(Record set):
--- config.mk ---
export PLATFORM = sky130hd
export DESIGN_NAME = branch_predictor_rv32i
export DESIGN_NICKNAME = d
export VERILOG_FILES = /design/src/rtl/branch_predictor_rv32i.sv
export SDC_FILE = /design/constraint.sdc
export NUM_CORES = 2
export LEC_CHECK = 0
export ABC_CLOCK_PERIOD_IN_PS = 3150
export BUFFER_PORTS_ARGS = -buffer_cell sky130_fd_sc_hd__buf_2
export CAP_MARGIN = 5
export CORE_AREA = 4 4 403 405
export CTS_CLUSTER_SIZE = 16
export DETAILED_ROUTE_END_ITERATION = 10
export DIE_AREA = 0 0 407 409
export HOLD_SLACK_MARGIN = 0.12
export PLACE_DENSITY = 0.48
export SYNTH_ARGS = -nofsm -noshare
export SYNTH_HDL_FRONTEND = slang
export SYNTH_SLANG_ARGS = --single-unit
--- constraint.sdc ---
create_clock -name clk -period 3.15 [get_ports clk]
set_input_delay 0.1575 -clock clk [delete_from_list [all_inputs] [get_ports clk]]
set_output_delay 0.1575 -clock clk [all_outputs]
set_load 0.01 [all_outputs]
===== config.mk =====
export PLATFORM = sky130hd
export DESIGN_NAME = muldiv_seq
export DESIGN_NICKNAME = d
export VERILOG_FILES = /design/src/rtl/muldiv_seq.sv
export SDC_FILE = /design/constraint.sdc
export NUM_CORES = 1
export LEC_CHECK = 0
export BUFFER_PORTS_ARGS = -buffer_cell sky130_fd_sc_hd__buf_2
export CORE_AREA = 2 2 206 208
export CTS_CLUSTER_DIAMETER = 30
export CTS_CLUSTER_SIZE = 40
export DETAILED_ROUTE_END_ITERATION = 8
export DIE_AREA = 0 0 208 210
export PLACE_DENSITY = 0.73
export SYNTH_ARGS = -nofsm -noshare
export SYNTH_HDL_FRONTEND = slang
export SYNTH_SLANG_ARGS = --single-unit

===== constraint.sdc =====
create_clock -name clk -period 4.5 [get_ports clk]
set_clock_uncertainty 0.1 [all_clocks]
set_input_delay 0 -clock clk [delete_from_list [all_inputs] [get_ports clk]]
set_output_delay 0 -clock clk [all_outputs]
set_load 0.02 [all_outputs]
**config.mk**
```make
export PLATFORM = sky130hd
export DESIGN_NAME = regfile_scoreboard
export DESIGN_NICKNAME = d
export VERILOG_FILES = /design/src/rtl/regfile_scoreboard.sv
export SDC_FILE = /design/constraint.sdc
export NUM_CORES = 2
export LEC_CHECK = 0
export ABC_AREA = 1
export CORE_ASPECT_RATIO = 1.2
export CORE_MARGIN = 5
export CORE_UTILIZATION = 40
export DETAILED_ROUTE_END_ITERATION = 10
export MAX_ROUTING_LAYER = met4
export SYNTH_ARGS = -nofsm -noshare
export SYNTH_HDL_FRONTEND = slang
export SYNTH_SLANG_ARGS = --single-unit
```
**constraint.sdc**
```tcl
create_clock -name clk -period 5 [get_ports clk]
set_clock_uncertainty 0.05 [all_clocks]
set_input_delay 1 -clock clk [delete_from_list [all_inputs] [get_ports clk]]
set_output_delay 1 -clock clk [all_outputs]
set_load 0.02 [all_outputs]
```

(Problem to work on): Transcribe the data above verbatim.

(Solution to the exercise):
--- config.mk ---
export PLATFORM = sky130hd
export DESIGN_NAME = branch_predictor_rv32i
export DESIGN_NICKNAME = d
export VERILOG_FILES = /design/src/rtl/branch_predictor_rv32i.sv
export SDC_FILE = /design/constraint.sdc
export NUM_CORES = 2
export LEC_CHECK = 0
export ABC_CLOCK_PERIOD_IN_PS = 3150
export BUFFER_PORTS_ARGS = -buffer_cell sky130_fd_sc_hd__buf_2
export CAP_MARGIN = 5
export CORE_AREA = 4 4 403 405
export CTS_CLUSTER_SIZE = 16
export DETAILED_ROUTE_END_ITERATION = 10
export DIE_AREA = 0 0 407 409
export HOLD_SLACK_MARGIN = 0.12
export PLACE_DENSITY = 0.48
export SYNTH_ARGS = -nofsm -noshare
export SYNTH_HDL_FRONTEND = slang
export SYNTH_SLANG_ARGS = --single-unit
--- constraint.sdc ---
create_clock -name clk -period 3.15 [get_ports clk]
set_input_delay 0.1575 -clock clk [delete_from_list [all_inputs] [get_ports clk]]
set_output_delay 0.1575 -clock clk [all_outputs]
set_load 0.01 [all_outputs]
===== config.mk =====
export PLATFORM = sky130hd
export DESIGN_NAME = muldiv_seq
export DESIGN_NICKNAME = d
export VERILOG_FILES = /design/src/rtl/muldiv_seq.sv
export SDC_FILE = /design/constraint.sdc
export NUM_CORES = 1
export LEC_CHECK = 0
export BUFFER_PORTS_ARGS = -buffer_cell sky130_fd_sc_hd__buf_2
export CORE_AREA = 2 2 206 208
export CTS_CLUSTER_DIAMETER = 30
export CTS_CLUSTER_SIZE = 40
export DETAILED_ROUTE_END_ITERATION = 8
export DIE_AREA = 0 0 208 210
export PLACE_DENSITY = 0.73
export SYNTH_ARGS = -nofsm -noshare
export SYNTH_HDL_FRONTEND = slang
export SYNTH_SLANG_ARGS = --single-unit

===== constraint.sdc =====
create_clock -name clk -period 4.5 [get_ports clk]
set_clock_uncertainty 0.1 [all_clocks]
set_input_delay 0 -clock clk [delete_from_list [all_inputs] [get_ports clk]]
set_output_delay 0 -clock clk [all_outputs]
set_load 0.02 [all_outputs]
**config.mk**
```make
export PLATFORM = sky130hd
export DESIGN_NAME = regfile_scoreboard
export DESIGN_NICKNAME = d
export VERILOG_FILES = /design/src/rtl/regfile_scoreboard.sv
export SDC_FILE = /design/constraint.sdc
export NUM_CORES = 2
export LEC_CHECK = 0
export ABC_AREA = 1
export CORE_ASPECT_RATIO = 1.2
export CORE_MARGIN = 5
export CORE_UTILIZATION = 40
export DETAILED_ROUTE_END_ITERATION = 10
export MAX_ROUTING_LAYER = met4
export SYNTH_ARGS = -nofsm -noshare
export SYNTH_HDL_FRONTEND = slang
export SYNTH_SLANG_ARGS = --single-unit
```
**constraint.sdc**
```tcl
create_clock -name clk -period 5 [get_ports clk]
set_clock_uncertainty 0.05 [all_clocks]
set_input_delay 1 -clock clk [delete_from_list [all_inputs] [get_ports clk]]
set_output_delay 1 -clock clk [all_outputs]
set_load 0.02 [all_outputs]
```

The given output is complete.